A few things to talk about this week, mainly updates on issues we’ve discussed previously, including developments in two of the big new transport projects under consideration, news of roadworks that are simply not OK, and the first local council area meeting where I’ll be on the other side of the table.
You may recall that last week’s post focused on the problems with the Greater Cambridge Partnership’s ‘Cambridge South East Transport’ project (a Park & Ride site at Babraham and a busway across the Green Belt to the Biomedical Campus). It expressed frustrations which are shared by parish councils, environmental groups and campaigners for better public transport across the area.
As a result, Anthony Browne, our MP in South Cambridgeshire, convened a call this week which included representatives from all these groups, as well as Dr Nik Johnson, the newly-elected Labour Mayor for the Cambridgeshire & Peterborough Combined Authority. It was encouraging to see practical cross-party working in action, with senior politicians taking the time to listen and learn from local perspectives and I’m optimistic that it will lead to a collective call for reconsideration.
In the meantime, Smarter Cambridge Transport has launched a petition asking the GCP to redirect its efforts towards supporting walking, cycling and public transport, and away from subsidising private car use (which is what the P&R + busway model does, to the tune of up to £180,000 per new bus user!). You can read its explanation and sign the petition here.
I emphasised in my post a few weeks back the need for joined-up thinking and communications around the non-stop major roadworks in our area. In conjunction with other councillors, I have also spoken about the importance of getting this right to the County Council’s Street Works team who allocate road space and are responsible for the co-ordination of infrastructure projects.
I was therefore very disappointed to hear from residents in the Wort’s Causeway area on Friday that Cadent (the gas network company) had sent them a totally inadequate communication about planned roadworks this summer on Babraham Road and Hills Road. At one point this will necessitate the closure of the Wort’s Causeway/Hills Road junction to vehicles for three weeks, with a likely start date in late August.
It is simply not OK to blithely announce changes that will impact on residents’ ability to move around their neighourhood and to be reached by essential services such as daily carers, and then require the residents to go away and do the research as to what is actually happening, assuming that they have the skills and equipment to access to the internet. County Councillor Alex Beckett and I are following up on this.
I was also notified on Friday that City Fibre will be starting their broadband network roll-out in Queen’s Ediths soon. Their reputation precedes them from other areas in the city and I will be paying close attention to their activities here to ensure that the disruption to residents is kept to the absolute minimum.
Cambridge South station
I have been flagging the implications of the proposed Cambridge South station for Queen Edith’s for several years (such as here, for example). I have consistently argued that there is a lack of clarity about the need which this facility is intended to meet, with Network Rail’s statements at odds with the assumptions of the Biomedical Campus’s 2019 Transport Needs Review.

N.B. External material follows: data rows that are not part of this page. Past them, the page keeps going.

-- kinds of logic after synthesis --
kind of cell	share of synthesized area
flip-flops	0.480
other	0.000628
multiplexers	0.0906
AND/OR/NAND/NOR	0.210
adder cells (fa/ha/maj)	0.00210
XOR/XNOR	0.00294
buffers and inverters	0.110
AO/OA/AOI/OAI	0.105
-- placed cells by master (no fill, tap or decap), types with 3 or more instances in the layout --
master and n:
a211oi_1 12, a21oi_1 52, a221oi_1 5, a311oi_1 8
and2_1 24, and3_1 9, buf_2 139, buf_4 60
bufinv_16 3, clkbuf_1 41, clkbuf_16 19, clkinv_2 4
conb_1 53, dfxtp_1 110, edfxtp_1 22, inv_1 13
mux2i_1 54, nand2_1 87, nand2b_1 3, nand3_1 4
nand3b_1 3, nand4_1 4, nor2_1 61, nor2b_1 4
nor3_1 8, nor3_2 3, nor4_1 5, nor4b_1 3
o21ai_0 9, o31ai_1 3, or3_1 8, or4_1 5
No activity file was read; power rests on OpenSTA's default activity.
## src/rtl/trig_seq_pkg.sv

```systemverilog
package trig_seq_pkg;

    typedef struct packed {
        logic trig_en;
        logic level;
        logic pol;
        logic scan;
    } mode_t;

    typedef enum logic [1:0] {
        SRC_SW    = 2'd0,
        SRC_EDGE  = 2'd1,
        SRC_LEVEL = 2'd2
    } src_e;

    function automatic src_e decode_src(input mode_t m);
        if (!m.trig_en)   return SRC_SW;
        else if (!m.level) return SRC_EDGE;
        else               return SRC_LEVEL;
    endfunction

endpackage

```

## src/rtl/trig_cond.sv

```systemverilog
module trig_cond #(
    parameter int SYNC_STAGES = 2
) (
    input  logic clk,
    input  logic pol_i,
    input  logic pin_i,
    output logic act_lvl_o,
    output logic act_edge_o
);
    // synchronizer chain plus one history stage; no reset so the
    // chain tracks the pin while the rest of the block is held
    logic [SYNC_STAGES:0] chain_q;

    always_ff @(posedge clk) begin
        chain_q <= {chain_q[SYNC_STAGES-1:0], pin_i};
    end

    logic now_act, prev_act;
    assign now_act    = pol_i ? chain_q[SYNC_STAGES-1] : ~chain_q[SYNC_STAGES-1];
    assign prev_act   = pol_i ? chain_q[SYNC_STAGES]   : ~chain_q[SYNC_STAGES];
    assign act_lvl_o  = now_act;
    assign act_edge_o = now_act & ~prev_act;

endmodule

```

## src/rtl/seq_timer.sv

```systemverilog
module seq_timer #(
    parameter int CNT_W = 8
) (
    input  logic             clk,
    input  logic             rst,
    input  logic             load_i,
    input  logic [CNT_W-1:0] len_i,
    output logic             zero_o
);
    logic [CNT_W-1:0] cnt_q;

    always_ff @(posedge clk) begin
        if (rst)                  cnt_q <= '0;
        else if (load_i)          cnt_q <= len_i;
        else if (cnt_q != '0)     cnt_q <= cnt_q - 1'b1;
    end

    assign zero_o = (cnt_q == '0);

    a_r12_counts_down: assert property (@(posedge clk) disable iff (rst)
        (!load_i && cnt_q != '0) |=> (cnt_q == $past(cnt_q) - 1'b1));

endmodule

```

## src/rtl/seq_ctrl.sv

```systemverilog
module seq_ctrl
    import trig_seq_pkg::*;
(
    input  logic  clk,
    input  logic  rst,
    input  mode_t mode_i,
    input  logic  sw_start_i,
    input  logic  act_lvl_i,
    input  logic  act_edge_i,
    input  logic  expire_i,
    input  logic  conv_done_i,
    input  logic  clr_ovr_i,
    output logic  load_o,
    output logic  seq_start_o,
    output logic  busy_o,
    output logic  ovr_o
);
    src_e src;
    logic go_idle, again, done_now, start, ovr_set;
    logic busy_q, start_q, ovr_q;

    assign src = decode_src(mode_i);

    always_comb begin
        unique case (src)
            SRC_SW:    begin go_idle = sw_start_i; again = mode_i.scan; end
            SRC_EDGE:  begin go_idle = act_edge_i; again = 1'b0;        end
            SRC_LEVEL: begin go_idle = act_lvl_i;  again = act_lvl_i;   end
            default:   begin go_idle = 1'b0;       again = 1'b0;        end
        endcase
    end

    assign done_now = busy_q & (expire_i | conv_done_i);
    assign start    = (~busy_q & go_idle) | (done_now & again);
    assign ovr_set  = busy_q & (src == SRC_EDGE) & act_edge_i;

    always_ff @(posedge clk) begin
        if (rst) begin
            busy_q  <= 1'b0;
            start_q <= 1'b0;
            ovr_q   <= 1'b0;
        end else begin
            busy_q  <= start | (busy_q & ~done_now);
            start_q <= start;
            ovr_q   <= ovr_set | (ovr_q & ~clr_ovr_i);
        end
    end

    assign load_o      = start;
    assign seq_start_o = start_q;
    assign busy_o      = busy_q;
    assign ovr_o       = ovr_q;

    a_r5_sw_blocked: assert property (@(posedge clk) disable iff (rst)
        (!busy_o && mode_i.trig_en && !act_edge_i && !act_lvl_i) |=> !seq_start_o);

    a_r8_edge_overrun: assert property (@(posedge clk) disable iff (rst)
        (busy_o && mode_i.trig_en && !mode_i.level && act_edge_i) |=> ovr_o);

    a_r9_level_no_overrun: assert property (@(posedge clk) disable iff (rst)
        (mode_i.trig_en && mode_i.level && !clr_ovr_i) |=> (ovr_o == $past(ovr_o)));

    a_r10_no_gap: assert property (@(posedge clk) disable iff (rst)
        (busy_o && expire_i && mode_i.trig_en && mode_i.level && act_lvl_i)
        |=> (seq_start_o && busy_o));

    a_r11_sticky: assert property (@(posedge clk) disable iff (rst)
        (ovr_o && !clr_ovr_i) |=> ovr_o);

endmodule

```

## src/rtl/adc_trig_sequencer.sv

```systemverilog
module adc_trig_sequencer
    import trig_seq_pkg::*;
#(
    parameter int CNT_W = 8
) (
    input  logic             clk,
    input  logic             rst,
    input  logic             trig_en_i,
    input  logic             level_sel_i,
    input  logic             trig_pol_i,
    input  logic             scan_i,
    input  logic             sw_start_i,
    input  logic             ext_trig_i,
    input  logic             conv_done_i,
    input  logic [CNT_W-1:0] seq_len_i,
    input  logic             clr_ovr_i,
    output logic             seq_start_o,
    output logic             busy_o,
    output logic             ovr_o
);
    mode_t mode;
    logic  act_lvl, act_edge, expire, load;

    assign mode = '{trig_en: trig_en_i, level: level_sel_i,
                    pol: trig_pol_i, scan: scan_i};

    trig_cond #(.SYNC_STAGES(2)) u_cond (
        .clk        (clk),
        .pol_i      (trig_pol_i),
        .pin_i      (ext_trig_i),
        .act_lvl_o  (act_lvl),
        .act_edge_o (act_edge)
    );

    seq_timer #(.CNT_W(CNT_W)) u_timer (
        .clk    (clk),
        .rst    (rst),
        .load_i (load),
        .len_i  (seq_len_i),
        .zero_o (expire)
    );

    seq_ctrl u_ctrl (
        .clk         (clk),
        .rst         (rst),
        .mode_i      (mode),
        .sw_start_i  (sw_start_i),
        .act_lvl_i   (act_lvl),
        .act_edge_i  (act_edge),
        .expire_i    (expire),
        .conv_done_i (conv_done_i),
        .clr_ovr_i   (clr_ovr_i),
        .load_o      (load),
        .seq_start_o (seq_start_o),
        .busy_o      (busy_o),
        .ovr_o       (ovr_o)
    );

    a_r12_busy_with_start: assert property (@(posedge clk) disable iff (rst)
        seq_start_o |-> busy_o);

    a_r4_pin_ignored: assert property (@(posedge clk) disable iff (rst)
        (!trig_en_i && !sw_start_i && !busy_o) |=> !seq_start_o);

endmodule

```
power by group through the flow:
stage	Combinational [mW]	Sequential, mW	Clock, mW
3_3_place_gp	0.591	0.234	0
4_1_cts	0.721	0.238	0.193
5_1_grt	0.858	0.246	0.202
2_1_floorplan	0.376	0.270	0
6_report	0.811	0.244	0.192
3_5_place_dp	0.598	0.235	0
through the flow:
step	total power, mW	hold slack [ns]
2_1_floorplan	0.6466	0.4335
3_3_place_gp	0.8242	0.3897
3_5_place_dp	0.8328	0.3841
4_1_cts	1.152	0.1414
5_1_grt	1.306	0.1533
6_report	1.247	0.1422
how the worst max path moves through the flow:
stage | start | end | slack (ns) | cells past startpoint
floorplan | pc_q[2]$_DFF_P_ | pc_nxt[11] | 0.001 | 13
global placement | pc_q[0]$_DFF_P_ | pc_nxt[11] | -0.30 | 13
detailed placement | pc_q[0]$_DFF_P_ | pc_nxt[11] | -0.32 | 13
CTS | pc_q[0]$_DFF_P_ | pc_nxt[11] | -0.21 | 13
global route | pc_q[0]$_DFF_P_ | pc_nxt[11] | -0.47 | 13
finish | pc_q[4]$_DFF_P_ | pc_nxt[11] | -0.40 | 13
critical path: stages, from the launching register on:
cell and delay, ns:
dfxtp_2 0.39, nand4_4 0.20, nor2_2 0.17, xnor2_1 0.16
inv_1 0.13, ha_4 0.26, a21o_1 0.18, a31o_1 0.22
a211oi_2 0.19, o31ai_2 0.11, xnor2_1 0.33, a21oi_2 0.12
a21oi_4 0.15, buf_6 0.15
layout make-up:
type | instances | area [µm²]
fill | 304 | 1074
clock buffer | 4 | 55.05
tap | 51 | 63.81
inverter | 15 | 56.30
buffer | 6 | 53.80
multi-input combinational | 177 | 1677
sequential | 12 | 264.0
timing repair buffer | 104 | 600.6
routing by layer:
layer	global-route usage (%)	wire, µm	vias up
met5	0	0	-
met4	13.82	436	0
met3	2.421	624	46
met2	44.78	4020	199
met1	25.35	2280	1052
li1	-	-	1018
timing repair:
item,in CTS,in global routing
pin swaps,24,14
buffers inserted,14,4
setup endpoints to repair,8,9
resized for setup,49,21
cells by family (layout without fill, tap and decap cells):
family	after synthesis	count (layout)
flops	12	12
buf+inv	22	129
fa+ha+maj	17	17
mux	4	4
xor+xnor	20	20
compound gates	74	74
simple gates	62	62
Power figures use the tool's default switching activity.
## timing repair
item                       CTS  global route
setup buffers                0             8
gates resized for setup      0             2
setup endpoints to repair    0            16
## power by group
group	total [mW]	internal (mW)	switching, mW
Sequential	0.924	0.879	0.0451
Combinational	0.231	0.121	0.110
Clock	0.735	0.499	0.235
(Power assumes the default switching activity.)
==> src/rtl/gpio2_wr_seq.sv <==
module gpio2_wr_seq
    import gpio2_pkg::*;
#(
    parameter int DW = 8
) (
    input  logic             clk,
    input  logic             rst_n,
    input  logic             wr_i,
    input  logic             rmw_i,
    input  logic [DEC_W-1:0] addr_i,
    input  logic [DW-1:0]    wdata_i,
    input  logic [DW-1:0]    last_rd_i,
    output logic             wr_en_o,
    output logic [DEC_W-1:0] wr_addr_o,
    output logic [DW-1:0]    wr_data_o,
    output logic             busy_o
);

    wr_state_e        state_q, state_d;
    logic [DEC_W-1:0] pend_addr_q;
    logic [DW-1:0]    pend_data_q;
    logic             start_rmw;

    assign start_rmw = (state_q == ST_IDLE) && wr_i && rmw_i;

    // State register and pending second write
    always_ff @(posedge clk or negedge rst_n) begin
        if (!rst_n) begin
            state_q     <= ST_IDLE;
            pend_addr_q <= '0;
            pend_data_q <= '0;
        end else begin
            state_q <= state_d;
            if (start_rmw) begin
                pend_addr_q <= addr_i;
                pend_data_q <= wdata_i;
            end
        end
    end

    // Next state
    always_comb begin
        state_d = state_q;
        unique case (state_q)
            ST_IDLE:   if (start_rmw) state_d = ST_REPLAY;   // IDLE_TO_REPLAY
            ST_REPLAY: state_d = ST_IDLE;                    // REPLAY_TO_IDLE
            default:   state_d = ST_IDLE;
        endcase
    end

    // Outputs
    always_comb begin
        wr_en_o   = 1'b0;
        wr_addr_o = addr_i;
        wr_data_o = wdata_i;
        busy_o    = 1'b0;
        unique case (state_q)
            ST_IDLE: begin
                wr_en_o = wr_i;
                // First write of a read-modify-write restores the value read
                if (rmw_i) wr_data_o = last_rd_i;
            end
            ST_REPLAY: begin
                wr_en_o   = 1'b1;
                wr_addr_o = pend_addr_q;
                wr_data_o = pend_data_q;
                busy_o    = 1'b1;
            end
            default: ;
        endcase
    end

endmodule

==> src/rtl/gpio2_pair.sv <==
module gpio2_pair
    import gpio2_pkg::*;
#(
    parameter int DW = 8,
    parameter int AW = 5
) (
    input  logic          clk,
    input  logic          rst_n,
    input  logic [AW-1:0] addr_i,
    input  logic          wr_i,
    input  logic          rd_i,
    input  logic          rmw_i,
    input  logic [DW-1:0] wdata_i,
    output logic [DW-1:0] rdata_o,
    input  logic [DW-1:0] pa_pins_i,
    input  logic [DW-1:0] pb_pins_i,
    output logic [DW-1:0] pa_o,
    output logic [DW-1:0] pb_o
);

    localparam int NPORT = 2;

    logic             wr_en;
    logic [DEC_W-1:0] wr_addr;
    logic [DW-1:0]    wr_data;
    logic             wr_busy;
    logic [DW-1:0]    rdata_q;
    logic [DW-1:0]    rd_mux;
    logic             unused_hi_addr;

    logic [DW-1:0] pins_arr  [NPORT];
    logic [DW-1:0] drive_arr [NPORT];
    logic [DW-1:0] rdp_arr   [NPORT];
    logic [DW-1:0] rdd_arr   [NPORT];

    assign unused_hi_addr = ^addr_i[AW-1:DEC_W];

    assign pins_arr[0] = pa_pins_i;
    assign pins_arr[1] = pb_pins_i;

    gpio2_wr_seq #(.DW(DW)) u_seq (
        .clk       (clk),
        .rst_n     (rst_n),
        .wr_i      (wr_i),
        .rmw_i     (rmw_i),
        .addr_i    (addr_i[DEC_W-1:0]),
        .wdata_i   (wdata_i),
        .last_rd_i (rdata_q),
        .wr_en_o   (wr_en),
        .wr_addr_o (wr_addr),
        .wr_data_o (wr_data),
        .busy_o    (wr_busy)
    );

    for (genvar g = 0; g < NPORT; g++) begin : g_port
        logic hit;
        assign hit = wr_en && !wr_addr[SEL_BIT] && (wr_addr[PORT_BIT] == 1'(g));

        gpio2_port #(.DW(DW)) u_port (
            .clk       (clk),
            .rst_n     (rst_n),
            .we_out    (hit && !wr_addr[DIR_BIT]),
            .we_dir    (hit &&  wr_addr[DIR_BIT]),
            .wdata_i   (wr_data),
            .pins_i    (pins_arr[g]),
            .drive_o   (drive_arr[g]),
            .rd_port_o (rdp_arr[g]),
            .rd_dir_o  (rdd_arr[g])
        );
    end

    assign pa_o = drive_arr[0];
    assign pb_o = drive_arr[1];

    always_comb begin
        if (addr_i[SEL_BIT])      rd_mux = '0;
        else if (addr_i[DIR_BIT]) rd_mux = rdd_arr[addr_i[PORT_BIT]];
        else                      rd_mux = rdp_arr[addr_i[PORT_BIT]];
    end

    always_ff @(posedge clk or negedge rst_n) begin
        if (!rst_n)    rdata_q <= '0;
        else if (rd_i) rdata_q <= rd_mux;
    end

    assign rdata_o = rdata_q;

endmodule
==> src/rtl/ptb_pkg.sv <==
package ptb_pkg;

    localparam int unsigned CNT_W_DEF = 16;
    localparam int unsigned NUM_BUF   = 2;
    localparam int unsigned IDX_PRD   = 0;
    localparam int unsigned IDX_CMP   = 1;

    typedef enum logic {
        LD_ZERO_ONLY     = 1'b0,
        LD_ZERO_AND_SYNC = 1'b1
    } ld_mode_e;

    typedef struct packed {
        logic zero;
        logic period;
        logic compare;
        logic below;
    } tb_flags_t;

    function automatic logic load_fire(input logic at_zero, input logic sync,
                                       input ld_mode_e mode);
        return at_zero | (sync & (mode == LD_ZERO_AND_SYNC));
    endfunction

endpackage

==> src/rtl/ptb_dbuf.sv <==
module ptb_dbuf #(
    parameter int unsigned W       = 16,
    parameter logic [W-1:0] RST_VAL = '0
) (
    input  logic         clk,
    input  logic         rst,
    input  logic         wr,
    input  logic [W-1:0] wdata,
    input  logic         load,
    output logic [W-1:0] shadow,
    output logic [W-1:0] active
);

    always_ff @(posedge clk) begin
        if (rst) begin
            shadow <= RST_VAL;
            active <= RST_VAL;
        end else begin
            if (wr)
                shadow <= wdata;
            if (load)
                active <= shadow;
        end
    end

endmodule

==> src/rtl/ptb_counter.sv <==
module ptb_counter #(
    parameter int unsigned W = 16
) (
    input  logic         clk,
    input  logic         rst,
    input  logic         sync,
    input  logic [W-1:0] phase,
    input  logic         period_hit,
    output logic [W-1:0] count
);

    always_ff @(posedge clk) begin
        if (rst)
            count <= '0;
        else if (sync)
            count <= phase;
        else if (period_hit)
            count <= '0;
        else
            count <= count + W'(1);
    end

endmodule

==> src/rtl/ptb_compare.sv <==
module ptb_compare
    import ptb_pkg::*;
#(
    parameter int unsigned W = 16
) (
    input  logic [W-1:0] count,
    input  logic [W-1:0] period,
    input  logic [W-1:0] cmp,
    output tb_flags_t    flags
);

    always_comb begin
        flags.zero    = (count == '0);
        flags.period  = (count == period);
        flags.compare = (count == cmp);
        flags.below   = (count < cmp);
    end

endmodule
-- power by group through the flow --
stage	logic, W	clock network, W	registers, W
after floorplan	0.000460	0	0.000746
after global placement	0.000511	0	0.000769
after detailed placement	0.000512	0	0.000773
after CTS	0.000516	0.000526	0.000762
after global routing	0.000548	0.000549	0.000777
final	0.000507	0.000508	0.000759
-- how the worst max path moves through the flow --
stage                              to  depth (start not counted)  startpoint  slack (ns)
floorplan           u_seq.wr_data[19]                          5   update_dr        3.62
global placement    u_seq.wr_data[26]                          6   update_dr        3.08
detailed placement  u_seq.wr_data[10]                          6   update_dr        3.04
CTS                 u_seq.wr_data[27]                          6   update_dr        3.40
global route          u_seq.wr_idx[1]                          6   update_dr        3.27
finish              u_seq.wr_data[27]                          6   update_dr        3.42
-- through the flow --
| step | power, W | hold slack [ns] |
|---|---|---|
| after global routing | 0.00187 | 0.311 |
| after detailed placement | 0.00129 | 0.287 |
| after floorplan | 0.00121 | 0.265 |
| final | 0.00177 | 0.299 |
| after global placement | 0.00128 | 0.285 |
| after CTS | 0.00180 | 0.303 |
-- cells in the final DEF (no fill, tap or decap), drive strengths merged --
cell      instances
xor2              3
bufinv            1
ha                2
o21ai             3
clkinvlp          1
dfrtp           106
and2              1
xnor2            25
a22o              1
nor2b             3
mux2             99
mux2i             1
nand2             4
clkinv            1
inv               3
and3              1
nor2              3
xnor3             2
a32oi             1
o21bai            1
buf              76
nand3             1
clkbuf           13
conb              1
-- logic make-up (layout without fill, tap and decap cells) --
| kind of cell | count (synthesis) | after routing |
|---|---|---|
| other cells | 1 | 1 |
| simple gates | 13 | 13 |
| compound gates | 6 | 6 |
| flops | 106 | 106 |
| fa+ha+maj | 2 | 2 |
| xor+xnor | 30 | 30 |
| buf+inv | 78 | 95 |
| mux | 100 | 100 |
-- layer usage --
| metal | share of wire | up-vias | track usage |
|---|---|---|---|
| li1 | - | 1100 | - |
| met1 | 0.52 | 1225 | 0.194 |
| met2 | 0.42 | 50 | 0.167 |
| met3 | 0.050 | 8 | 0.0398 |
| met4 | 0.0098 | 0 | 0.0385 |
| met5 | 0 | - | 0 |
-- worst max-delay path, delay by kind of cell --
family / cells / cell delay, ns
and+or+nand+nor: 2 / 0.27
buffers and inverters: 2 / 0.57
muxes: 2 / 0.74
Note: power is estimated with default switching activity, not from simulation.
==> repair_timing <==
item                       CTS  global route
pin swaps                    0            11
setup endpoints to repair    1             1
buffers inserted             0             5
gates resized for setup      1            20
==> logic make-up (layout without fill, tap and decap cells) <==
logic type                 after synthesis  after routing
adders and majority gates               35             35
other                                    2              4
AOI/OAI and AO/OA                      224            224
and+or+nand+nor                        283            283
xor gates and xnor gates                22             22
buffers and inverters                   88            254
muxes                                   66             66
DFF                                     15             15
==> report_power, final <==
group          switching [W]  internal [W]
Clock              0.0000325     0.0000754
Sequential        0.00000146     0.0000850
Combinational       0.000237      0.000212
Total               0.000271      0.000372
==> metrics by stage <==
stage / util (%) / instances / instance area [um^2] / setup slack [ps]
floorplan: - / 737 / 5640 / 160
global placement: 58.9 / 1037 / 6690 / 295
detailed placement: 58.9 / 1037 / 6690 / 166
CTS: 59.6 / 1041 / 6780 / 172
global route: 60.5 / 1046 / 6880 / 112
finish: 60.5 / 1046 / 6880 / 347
### src/rtl/stksave_pkg.sv
// Shared widths, operation record and exception codes for the stack save
// sequencer. Assumes a 32-entry register file and word-sized stores.
package stksave_pkg;
    localparam int XLEN_P   = 32;
    localparam int CNT_W    = 4;
    localparam int RIDX_W   = 5;
    localparam int DEC_W    = 12;
    localparam logic [RIDX_W-1:0] GP_REG    = 5'd28;
    localparam logic [RIDX_W:0]   WRAP_BACK = 6'd16;

    typedef enum logic [1:0] {
        EXC_NONE  = 2'd0,
        EXC_RSVD  = 2'd1,
        EXC_ALIGN = 2'd2,
        EXC_ABORT = 2'd3
    } exc_e;

    typedef struct packed {
        logic [RIDX_W-1:0] rt;
        logic [CNT_W-1:0]  cnt;
        logic [DEC_W-1:0]  dec;
        logic              gp;
    } save_op_t;
endpackage

### src/rtl/stksave_decode.sv
// Field extraction for both instruction forms. Purely combinational.
// Assumes the caller already dispatched on opcode; opcode bits are not checked.
module stksave_decode
    import stksave_pkg::*;
(
    input  logic [31:0] insn,
    input  logic        is_short,
    output save_op_t    op
);
    logic unused_opbits;

    // Pick first register, count, decrement and gp option per form.
    always_comb begin
        if (is_short) begin
            op.rt  = insn[9] ? 5'd31 : 5'd30;
            op.cnt = insn[3:0];
            op.dec = {4'b0000, insn[7:4], 4'b0000};
            op.gp  = 1'b0;
        end else begin
            op.rt  = insn[25:21];
            op.cnt = insn[19:16];
            op.dec = {insn[11:3], 3'b000};
            op.gp  = insn[2];
        end
    end

    assign unused_opbits = ^{insn[31:26], insn[20], insn[15:10], insn[8], insn[1:0]};
endmodule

Is it simply a means of getting staff and visitors on and off the Biomedical Campus? Or is it intended to act as a full outbound station for a wide swathe of south east Cambridgeshire, with all the consequent questions around how people access it without bringing Queen Edith’s to total gridlock?
Network Rail has this week progressed to the next stage of project approval, which is submitting their Transport and Works Act Order application. A preliminary scan suggests that none of the problems I’ve identified to date have been dealt with; I will be setting some time aside in the next week to review the hundreds of pages of material associated with the application in detail. If anyone would like to get involved with that project, please let me know. The closing date for the accompanying public consultation is 2nd August.
South Area Committee
Tomorrow evening sees the first council South Area Committee meeting with the new team of Queen Edith’s, Trumpington and Cherry Hinton councillors. Unlike all other council meetings, area committees will continue to run in an online-only format for the remainder of 2021, so you can join in the proceedings from the comfort of your own sofa. The agenda and joining instructions are available here.
I’m looking forward to participating for the first time as your councillor, rather than being on the other side of the (virtual) table asking questions from the floor. Tomorrow’s agenda doesn’t look thrilling, but I would encourage you to take advantage of the open public forum to ask questions about any subject.
I’d also like to hear what you would consider to be useful and relevant topics to cover at future meetings. The constraint is that is has to fall within the geography of the South Area wards, so we are not allowed to discuss, for example, the city centre and the market; but we can invite speakers from external bodies to present and answer questions.